R: The good of R is that everything can be done with it. Afterall, it is a programming language. On the other hand, it is complicated and time consuming. The advantage of all the tools like PowerBI, Tableau and GoodData consists in the fact that once the data is prepared, it can be explored and analysed without ulterior manipulation. That is not, however, the case with R. Creating a subset in R requires creating a new variable, thus writing a code. Every package and function will have different requirements over the data inputs which will then require again preparing the data and, even worse, double checking for errors to make sure the data is correct and comparable across several functions.

 

PowerBI : Still immature, but there are several things that I love about this tool: The DAX language provides a mature framework to create metrics like the fuzzy search and several other functions borrowed from Excel. Then the community — PowerBi to my opinion skyrocketed thanks to the fact that the community is able to create and actually share custom visualizations and scripts for this platform. Then the R support — many of the problems with R can be mitigated with the integration with it and PowerBI . You can make a quick exploration using PBI and then drag and drop relevant attributes from PBI to the R window managing the process mentioned above. Seems like beta but the idea is very promising. The bad: The data model is supported only in the desktop version, which seems artificially limited to a 250 000 rows per dataset making it unusable for most cases. The online version is highly dependent on Azure, making it more of a good tool to analyze data on Microsoft Cloud than a truly independent data analysis tool.

 

Looker: Just had the chance to see the demo and it seems that it does not bring anything new to town. Looker does what the name says; it will create a supportive layer over a database enabling to predefine metrics using SQL, and support the storage of these predefined metrics in an environment accessible to the users. First of all, in order to use Looker, it is necessary to already have the data cleaned and stored in one database thus needing it to operate over a data warehouse or with an additional ETL tool with independent storage like Keboola Connection. Second, the metrics creation is really complicated, and changes in them will result in needing to revisit the underlying data. This is a process that, to my understanding, will require a BI expert even for simple manipulations with dashboards, thus making self service BI impossible. Since the computing power is provided by the database run by the client under Looker, I believe this brings operational concerns to the end user as well.

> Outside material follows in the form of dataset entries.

This is an optimization exercise on Yosys and OpenROAD, whose aim is small area, not a production implementation. Where RTL was checked, it was by simulation tests only, not by an equivalence proof against the original. Power figures rest on the tool's default switching activity, not on a simulated workload.

==> inputs of v19 <==
==> flow/design.v <==
`default_nettype none
module scl_pulse (
    input  wire        clk,
    input  wire        rst,               
    input  wire [16:0] cfg_const,         
    input  wire        cfg_test,          
    input  wire [15:0] cfg_tick_len,      
    input  wire        tick,              
    input  wire [47:0] e_uj,              
    output reg         pls,               
    output reg  [31:0] backlog,           
    output reg         bklg_evt           
);
    localparam [29:0] KD = 30'd439453125;    
    reg  [7:0]  cnt;
    wire        ph_mul  = (cnt >= 8'd1)  && (cnt <= 8'd48);
    wire        ph_div  = (cnt >= 8'd49) && (cnt <= 8'd72);
    wire        ph_tot  = (cnt >= 8'd73) && (cnt <= 8'd127);
    wire        ph_rot  = (cnt >= 8'd73) && (cnt <= 8'd114);    
    wire        rh_mul  = (cnt >= 8'd1)  && (cnt <= 8'd25);     
    wire        rh_ld   = (cnt >= 8'd73) && (cnt <= 8'd97);     
    wire        q_on    = (cnt <= 8'd96);             
    wire        n_on    = (cnt <= 8'd80);             
    wire        s_on    = (cnt >= 8'd105);            
    wire [2:0]  kb      = cnt[2:0] - 3'd1;            
    reg  [65:0] z;
    reg  [24:0] rh;           
    reg         rz;           
    reg  [54:0] t_q;          
    reg         tz;           
    reg         c1, b2;       
    reg         sat;          
    wire [7:0]  n_max = cfg_test ? 8'd200 : 8'd4;
    wire        cin   = rh[0] & ~rz & rh_mul;
    wire [18:0] m_s   = {1'b0, z[65:48]} + (z[0] ? {2'b0, cfg_const} : 19'd0) + {1'b0, cin, 17'd0};
    wire [29:0] d_v   = z[65:36];
    wire [30:0] d_sub = {1'b0, d_v} - {1'b0, KD};
    wire        d_ge  = ~d_sub[30];
    wire [28:0] d_r   = d_ge ? d_sub[28:0] : d_v[28:0];
    wire        t_b   = t_q[0] & ~tz;
    wire        q_b   = z[0] & q_on;
    wire        s1    = t_b ^ q_b ^ c1;
    wire        c1_n  = (t_b & q_b) | (c1 & (t_b ^ q_b));
    wire        n_b   = n_on & n_max[kb];
    wire        y     = s1 ^ n_b ^ b2;
    wire        b2_n  = (~s1 & (n_b | b2)) | (n_b & b2);
    always @(posedge clk) begin
        if (tick) begin
            z[47:0]  <= e_uj;
            z[65]    <= 1'b0;
            if (rz)
                z[64:48] <= 17'd0;
        end else if (ph_mul)
            z <= {m_s[18:1], m_s[0], z[47:1]};
        else if (ph_div)
            z <= {d_r, z[35:0], d_ge};
        else if (ph_rot)
            z <= {z[0], z[65:1]};
        else
            z[47:0] <= {1'b0, z[47:1]};
        if (rh_mul || rh_ld)
            rh <= {z[41], rh[24:1]};
        if (ph_tot)
            t_q <= {y, t_q[54:1]};
        if (ph_tot) begin
            c1 <= c1_n;
            b2 <= b2_n;
        end else begin
            c1 <= 1'b0;
            b2 <= 1'b0;
        end
        if (tick)
            sat <= 1'b0;
        else if (ph_tot && s_on && s1)
            sat <= 1'b1;
        if (rst) begin
            cnt <= 8'd0;
            rz  <= 1'b1;
            tz  <= 1'b1;
        end else begin
            if (tick)
                cnt <= 8'd1;
            else if (cnt == 8'd160)
                cnt <= 8'd0;
            else if (cnt != 8'd0)
                cnt <= cnt + 8'd1;
            if (cnt == 8'd114)
                rz <= 1'b0;
            if (ph_tot && cnt == 8'd127)
                tz <= b2_n;
        end
    end
    wire [7:0]  n_new = tz ? (t_q[7:0] + n_max) : n_max;
    reg  [7:0]  win_n;        
    reg  [7:0]  left;         
    reg  [16:0] dacc;
    reg  [14:0] wc;
    wire        start  = (left != 8'd0) && !dacc[16];
    wire [8:0]  da_p   = dacc[7:0] + win_n + {7'd0, start};
    wire [16:0] da_h   = start ? {1'b1, ~cfg_tick_len} : {dacc[16:8], 8'd0};
    wire [16:0] da_n   = da_h + {8'd0, da_p};
    wire [7:0]  w_h    = (cfg_test && win_n > 8'd4) ? win_n : 8'd5;
    wire [14:0] wc_b   = start ? cfg_tick_len[15:1] : wc;
    wire [15:0] wc_n   = {1'b0, wc_b} - {8'd0, w_h};
    always @(posedge clk) begin
        wc <= wc_n[14:0];
        if (cnt == 8'd158) begin
            win_n <= n_new;
            dacc  <= 17'h1FFFF;
        end else begin
            dacc  <= da_n;
        end
        if (rst) begin
            left     <= 8'd0;
            pls      <= 1'b0;
            backlog  <= 32'd0;
            bklg_evt <= 1'b0;
        end else begin
            if (cnt == 8'd159)
                left <= win_n;
            else if (start)
                left <= left - 8'd1;
            pls <= start | (pls & ~wc_n[15]);
            if (cnt == 8'd160) begin
                backlog[31:8] <= {24{sat}} | ({24{~tz}} & t_q[31:8]);
                backlog[7:0]  <= sat ? ~n_max : ({8{~tz}} & t_q[7:0]);
                bklg_evt      <= bklg_evt | sat;
            end
        end
    end
endmodule
`default_nettype wire
==> flow/flow/run.sh <==
#!/bin/bash
# Own layout flow: the standard ORFS flow (standard.sh) with
#  - synthesis: the standard synthesis script, but ABC maps with an area
#    oriented script (flow/abc.script) and Yosys's full-adder extraction is
#    off; registers, their names and cell types are as in the standard one;
#  - every port still gets a buffer, of the smallest buffer cell;
#  - clock tree synthesis without dummy loads and with smaller buffers.
# Each make run writes its full output to a log file in the work folder.
set -euo pipefail
W=$(pwd)
F=$W/flow
cat > $W/own_synth.tcl <<EOT
proc abc {args} {
  set i [lsearch -exact \$args -script]
  if {\$i >= 0} { lset args [expr {\$i + 1}] $F/abc.script }
  yosys abc {*}\$args
}
source $W/synth_recipe.tcl
EOT
CTS="-sink_clustering_enable -repair_clock_nets -dont_use_dummy_load -buf_list sky130_fd_sc_hd__clkbuf_8 -sink_clustering_size 20 -sink_clustering_max_diameter 80"
bash standard.sh SYNTH_SCRIPT=$W/own_synth.tcl ADDER_MAP_FILE= \
  "BUFFER_PORTS_ARGS=-buffer_cell sky130_fd_sc_hd__buf_1" \
  "CTS_ARGS=$CTS" finish > $W/make_finish.log 2>&1
==> flow/flow/abc.script <==
strash
&get -n
&deepsyn -T 20
&put
dch -f
amap
topo
==> flow/standard.sh <==
#!/bin/bash
# synth_recipe.tcl (not shown) runs the flow's synth.tcl, then flattens the netlist and writes it again
# the make line also repeats each setting of config.mk as NAME=value (left out here)
make -C /OpenROAD-flow-scripts/flow DESIGN_CONFIG=/design/flow/config.mk WORK_HOME=/design/flow/orfs CLKGATE_MAP_FILE= SYNTH_SCRIPT=/design/flow/synth_recipe.tcl "${@:-finish}"
==> flow/config.mk <==
export PLATFORM = sky130hd
export DESIGN_NAME = scl_pulse
export DESIGN_NICKNAME = scl_pulse
export VERILOG_FILES = /design/flow/design.v
export SDC_FILE = /design/flow/constraint.sdc
export NUM_CORES = 4
export LEC_CHECK = 0
export CAP_MARGIN = 20
export CORE_MARGIN = 2
export CORE_UTILIZATION = 40
export SLEW_MARGIN = 20
==> flow/constraint.sdc <==
create_clock -name core_clock -period 20.0 [get_ports {clk}]
set_input_delay 4.0000 -clock core_clock [delete_from_list [all_inputs] [get_ports {clk}]]
set_output_delay 4.0000 -clock core_clock [all_outputs]
set_load 0.01 [all_outputs]
==> v3: changes against v19 <==
--- a/flow/design.v
+++ b/flow/design.v
@@ -92,20 +92,20 @@
     end
     wire [7:0]  n_new = tz ? (t_q[7:0] + n_max) : n_max;
-    reg  [7:0]  win_n;        
+    reg  [7:0]  win_n;
     reg  [7:0]  left;         
-    reg  [16:0] dacc;
-    reg  [14:0] wc;
+    reg  [16:0] dacc;         
+    reg  [16:0] wc;           
+    wire        load_w = (cnt == 8'd159);
     wire        start  = (left != 8'd0) && !dacc[16];
-    wire [8:0]  da_p   = dacc[7:0] + win_n + {7'd0, start};
-    wire [16:0] da_h   = start ? {1'b1, ~cfg_tick_len} : {dacc[16:8], 8'd0};
-    wire [16:0] da_n   = da_h + {8'd0, da_p};
-    wire [7:0]  w_h    = (cfg_test && win_n > 8'd4) ? win_n : 8'd5;
-    wire [14:0] wc_b   = start ? cfg_tick_len[15:1] : wc;
-    wire [15:0] wc_n   = {1'b0, wc_b} - {8'd0, w_h};
+    wire [8:0]  d_w    = (cfg_test && win_n > 8'd4) ? {win_n, 1'b0} : 9'd10;
+    wire [16:0] wc_b   = start ? {1'b0, cfg_tick_len} : wc;
+    wire [16:0] wc_n   = wc_b - {8'd0, d_w};
+    wire [16:0] da_b   = load_w ? 17'h1FFFF : dacc;
+    wire [16:0] da_n   = da_b + {9'd0, win_n} - (start ? {1'b0, cfg_tick_len} : 17'd0);
     always @(posedge clk) begin
-        wc <= wc_n[14:0];
-        if (cnt == 8'd158) begin
+        wc   <= wc_n;
+        if (load_w) begin
             win_n <= n_new;
-            dacc  <= 17'h1FFFF;
+            dacc  <= {9'd0, n_new} - 17'd1;
         end else begin
             dacc  <= da_n;
@@ -117,9 +117,9 @@
             bklg_evt <= 1'b0;
         end else begin
-            if (cnt == 8'd159)
-                left <= win_n;
+            if (load_w)
+                left <= n_new;
             else if (start)
                 left <= left - 8'd1;
-            pls <= start | (pls & ~wc_n[15]);
+            pls <= start | (pls & ~wc_n[16]);
             if (cnt == 8'd160) begin
                 backlog[31:8] <= {24{sat}} | ({24{~tz}} & t_q[31:8]);
==> flow/run.sh (new file) <==
#!/bin/bash
# synth_recipe.tcl (not shown) runs the flow's synth.tcl, then flattens the netlist and writes it again
# the make line also repeats each setting of config.mk as NAME=value (left out here)
make -C /OpenROAD-flow-scripts/flow DESIGN_CONFIG=/design/flow/config.mk WORK_HOME=/design/flow/orfs CLKGATE_MAP_FILE= SYNTH_SCRIPT=/design/flow/synth_recipe.tcl finish
removed: flow/flow/run.sh
removed: flow/flow/abc.script
removed: flow/standard.sh
==> v16: changes against v19 <==
==> flow/design.v (replaced) <==
`default_nettype none
module scl_pulse (
    input  wire        clk,
    input  wire        rst,               
    input  wire [16:0] cfg_const,         
    input  wire        cfg_test,          
    input  wire [15:0] cfg_tick_len,      
    input  wire        tick,              
    input  wire [47:0] e_uj,              
    output reg         pls,               
    output wire [31:0] backlog,           
    output reg         bklg_evt           
);
    localparam [29:0] KD = 30'd439453125;    
    reg  [7:0]  cnt;
    wire        idle    = (cnt[7:2] == 6'd59);        
    wire        ph_mul  = (cnt < 8'd104);             
    wire        ph_div  = !cnt[7] && (cnt >= 8'd104);      
    wire        ph_tot  = cnt[7] && (cnt <= 8'd182);  
    wire        ph_rot  = cnt[7] && !idle;            
    wire        lo_on   = !cnt[5];                    
    wire        rh_mul  = (cnt <= 8'd80);             
    wire        rh_sh   = (cnt <= 8'd152);            
    wire        q_on    = !cnt[5] && !(cnt[4] && cnt[3]);   
    wire        n_on    = (cnt[5:3] == 3'd0);         
    wire        s_on    = cnt[5];                     
    wire [2:0]  kb      = cnt[2:0];                   
    wire        w_go    = (cnt == 8'd215);            
    reg  [65:0] z;
    reg  [24:0] rh;           
    reg         rz;           
    reg  [31:0] t_lo_n;       
    reg  [22:0] t_hi;         
    reg         tz;           
    reg         c1, b2;       
    reg         sat;          
    reg         sat_w;        
    wire [7:0]  n_max = cfg_test ? 8'd200 : 8'd4;
    wire        cin   = rh[0] & ~rz & rh_mul;
    wire [18:0] m_s   = {1'b0, z[65:48]} + (z[0] ? {2'b0, cfg_const} : 19'd0) + {1'b0, cin, 17'd0};
    wire [29:0] d_v   = z[65:36];
    wire [30:0] d_sub = {1'b0, d_v} - {1'b0, KD};
    wire        d_ge  = ~d_sub[30];
    wire [28:0] d_r   = d_ge ? d_sub[28:0] : d_v[28:0];
    wire        t_b   = (lo_on ? ~t_lo_n[cnt[4:0]] : t_hi[0]) & ~tz;
    wire        q_b   = z[0] & q_on;
    wire        s1    = t_b ^ q_b ^ c1;
    wire        c1_n  = (t_b & q_b) | (c1 & (t_b ^ q_b));
    wire        n_b   = n_on & n_max[kb];
    wire        y     = s1 ^ n_b ^ b2;
    wire        b2_n  = (~s1 & (n_b | b2)) | (n_b & b2);
    always @(posedge clk) begin
        if (idle) begin
            z[47:0]  <= e_uj;
            z[65]    <= 1'b0;
            if (rz)
                z[64:48] <= 17'd0;
        end else if (ph_mul)
            z <= {m_s[18:1], m_s[0], z[47:1]};
        else if (ph_div)
            z <= {d_r, z[35:0], d_ge};
        else
            z <= {z[0], z[65:42], (!cnt[6] && !cnt[5]) ? ~y : z[41], z[40:1]};
        if (rh_sh)
            rh <= {z[41], rh[24:1]};
        if (ph_tot && !lo_on)
            t_hi <= {y, t_hi[22:1]};
        if (ph_tot) begin
            c1 <= c1_n;
            b2 <= b2_n;
        end else if (!cnt[7]) begin
            c1 <= 1'b0;
            b2 <= 1'b0;
        end
        if (tick || rst)
            sat <= 1'b0;
        else if (ph_tot && s_on && s1)
            sat <= 1'b1;
        if (w_go)
            t_lo_n <= z[51:20];                       
        if (rst) begin
            cnt   <= 8'd236;
            rz    <= 1'b1;
            tz    <= 1'b1;
            sat_w <= 1'b0;
        end else begin
            if (tick)
                cnt <= 8'd56;
            else if (!idle)
                cnt <= cnt + 8'd1;
            if (cnt == 8'd235)
                rz <= 1'b0;
            if (w_go) begin
                tz    <= b2;
                sat_w <= sat;
            end
        end
    end
    wire [7:0]  y_lo  = ~z[29:22];                   
    wire [4:0]  n_hi  = y_lo[7:3] + 5'b11001;
    wire [7:0]  n_new = !b2      ? n_max :
                        cfg_test ? {n_hi, y_lo[2:0]} : {6'd0, y_lo[1:0]};
    wire [7:0]  t_l8  = ~t_lo_n[7:0];
    wire [4:0]  w_hi  = t_l8[7:3] + 5'b11001;
    wire [7:0]  win_n = !tz      ? n_max :
                        cfg_test ? {w_hi, t_l8[2:0]} : {6'd0, t_l8[1:0]};
    assign backlog = sat_w ? {24'hFFFFFF, ~n_max} : ~({32{tz}} | t_lo_n);
    reg  [7:0]  left;         
    reg  [16:0] dacc;
    reg  [14:0] wc;
    wire        start  = (left != 8'd0) && !dacc[16];
    wire [7:0]  n_w    = (cnt[7:1] == 7'd107) ? left : win_n;
    wire [8:0]  da_p   = dacc[7:0] + n_w + {7'd0, start};
    wire [16:0] da_h   = start ? {1'b1, ~cfg_tick_len} : {dacc[16:8], 8'd0};
    wire [16:0] da_n   = da_h + {8'd0, da_p};
    wire [7:0]  w_h    = (cfg_test && n_w > 8'd4) ? n_w : 8'd5;
    wire [14:0] wc_b   = start ? cfg_tick_len[15:1] : wc;
    wire [15:0] wc_n   = {1'b0, wc_b} - {8'd0, w_h};
    always @(posedge clk) begin
        wc <= wc_n[14:0];
        if (cnt == 8'd213) begin
            dacc  <= 17'h1FFFF;
        end else begin
            dacc  <= da_n;
        end
        if (rst) begin
            left     <= 8'd0;
            pls      <= 1'b0;
            bklg_evt <= 1'b0;
        end else begin
            if (cnt == 8'd213)
                left <= n_new;
            else if (start)
                left <= left - 8'd1;
            pls <= start | (pls & ~wc_n[15]);
            if (w_go)
                bklg_evt <= bklg_evt | sat;
        end
    end
endmodule
`default_nettype wire
--- a/flow/flow/run.sh
+++ b/flow/flow/run.sh
@@ -18,5 +18,5 @@
 source $W/synth_recipe.tcl
 EOT
-CTS="-sink_clustering_enable -repair_clock_nets -dont_use_dummy_load -buf_list sky130_fd_sc_hd__clkbuf_8 -sink_clustering_size 20 -sink_clustering_max_diameter 80"
+CTS="-sink_clustering_enable -repair_clock_nets -dont_use_dummy_load -buf_list sky130_fd_sc_hd__clkbuf_4 -sink_clustering_size 9 -sink_clustering_max_diameter 50"
 bash standard.sh SYNTH_SCRIPT=$W/own_synth.tcl ADDER_MAP_FILE= \
   "BUFFER_PORTS_ARGS=-buffer_cell sky130_fd_sc_hd__buf_1" \
==> flow/flow/abc.script (replaced) <==
strash
&get -n
&deepsyn -T 20
&put
dch -f
amap -F 2 -A 20
topo
Settings changed: CORE_UTILIZATION 40 to 65.
==> comparison <==
Clock skew: v3 < v19 < v16. Clock-buffer cell count: v3 > v16 > v19. Combinational power, highest first: v3, v16, v19. In v16 the maximum frequency is larger than in v19, by about 10%. Against v3, the sequential power of v16 is smaller by 7.3%.
==> figures <==
Outcome: v16 complete, no violations; v3 complete, no violations; v19 complete, no violations
Vert. Die Dim: v16 123 µm; v3 183 µm; v19 164 µm
Overall fraction of global-route tracks in use: v16 0.309; v3 0.167; v19 0.165
Routed wire length per instance: v16 16.6 µm; v3 15.3 µm; v19 14.1 µm
Met1 Use GR: v16 0.422; v3 0.228; v19 0.226
Clk network pwr share: v16 0.149; v3 0.246; v19 0.203
Cell variety after synth: v16 41; v3 71; v19 36
# rows: v16 43; v3 65; v19 58
Clk slew on worst S/H paths: v16 90 ps; v3 60 ps; v19 110 ps
Achievable clock frequency: v16 108 MHz; v3 131 MHz; v19 98.3 MHz
Top layer in use: v16 met4; v3 met4; v19 met5
Proportion of cell area occupied by registers: v16 0.494; v3 0.388; v19 0.515
For v19 and v3, only the layout was checked, not whether the RTL still works.

==> port drivers added, routing unchanged <==
In the flow no input, the clock included, has a driving cell. The finished layouts below were timed again as built, in two steps. Step 1 (the two cells are an assumption about what drives the block):
set clk [get_ports {clk}]
set_driving_cell -lib_cell sky130_fd_sc_hd__clkbuf_16 $clk
set_driving_cell -lib_cell sky130_fd_sc_hd__buf_2 [delete_from_list [all_inputs] $clk]
Step 2, shift: input delay + t, output delay - t, t = (earliest + latest rising clock arrival at the registers) / 2. This alone moves slack from input paths to output paths. Three values: ideal, step 1, step 2; two values: the first two.
run | shift t [ns] | setup slack, ns | hold slack, ns | latest minus earliest clock arrival (ns) | cell pins on the clock port's net
v19 | 0.539 | 9.824 / 9.819 / 9.280 | 0.387 / 0.387 / 0.387 | 0.058 / 0.058 | 1
v3 | 0.576 | 12.387 / 12.402 / 11.826 | 0.415 / 0.415 / 0.415 | 0.015 / 0.014 | 1
v16 | 0.686 | 10.722 / 10.736 / 10.049 | 0.413 / 0.413 / 0.413 | 0.073 / 0.073 | 1
After both steps every run listed still meets setup and hold. For v16, which loses most, drivers alone change the setup slack by +0.014 ns; drivers and shift together by -0.673 ns.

Bime: Works very similarly to Looker. It reads data over a database, a heavy hand of a BI expert for data analysis was needed, so same applies.

 

Rapidminer: I love it. The data manipulation part is a bit hard, but once the single table is loaded, one can use it as Tableau for doing statistical exploration over dataset as in R but faster. The documentation is well done so one can pretty safely try priorly unknown statistical methods as it will guide you through the best practices. A novelty is also a recommendation function that will recommend tools used by the community while designing a process. I talked with their sales rep lately and I feel that this tool is a bit in trouble since it provides services every data scientist wants but will not be willing to pay for — If I can use Rapidminer I can use R as well, which is free with just some bigger discomfort. The features the business is willing to pay for as maintaining a reporting/data environment are completely missing.

 

GoodData: The good — MAQL — a query language like DAX but more abstract enabling to write a lot of complex metrics with a few lines of code. The data model as mentioned above. The bad… I cannot make a histogram without revisiting the underlying data (come on guys really? Why I cant use a metric as an attribute) The lack of development in terms of visualizations that make GoodData look like a poor brother in comparison to Tableau.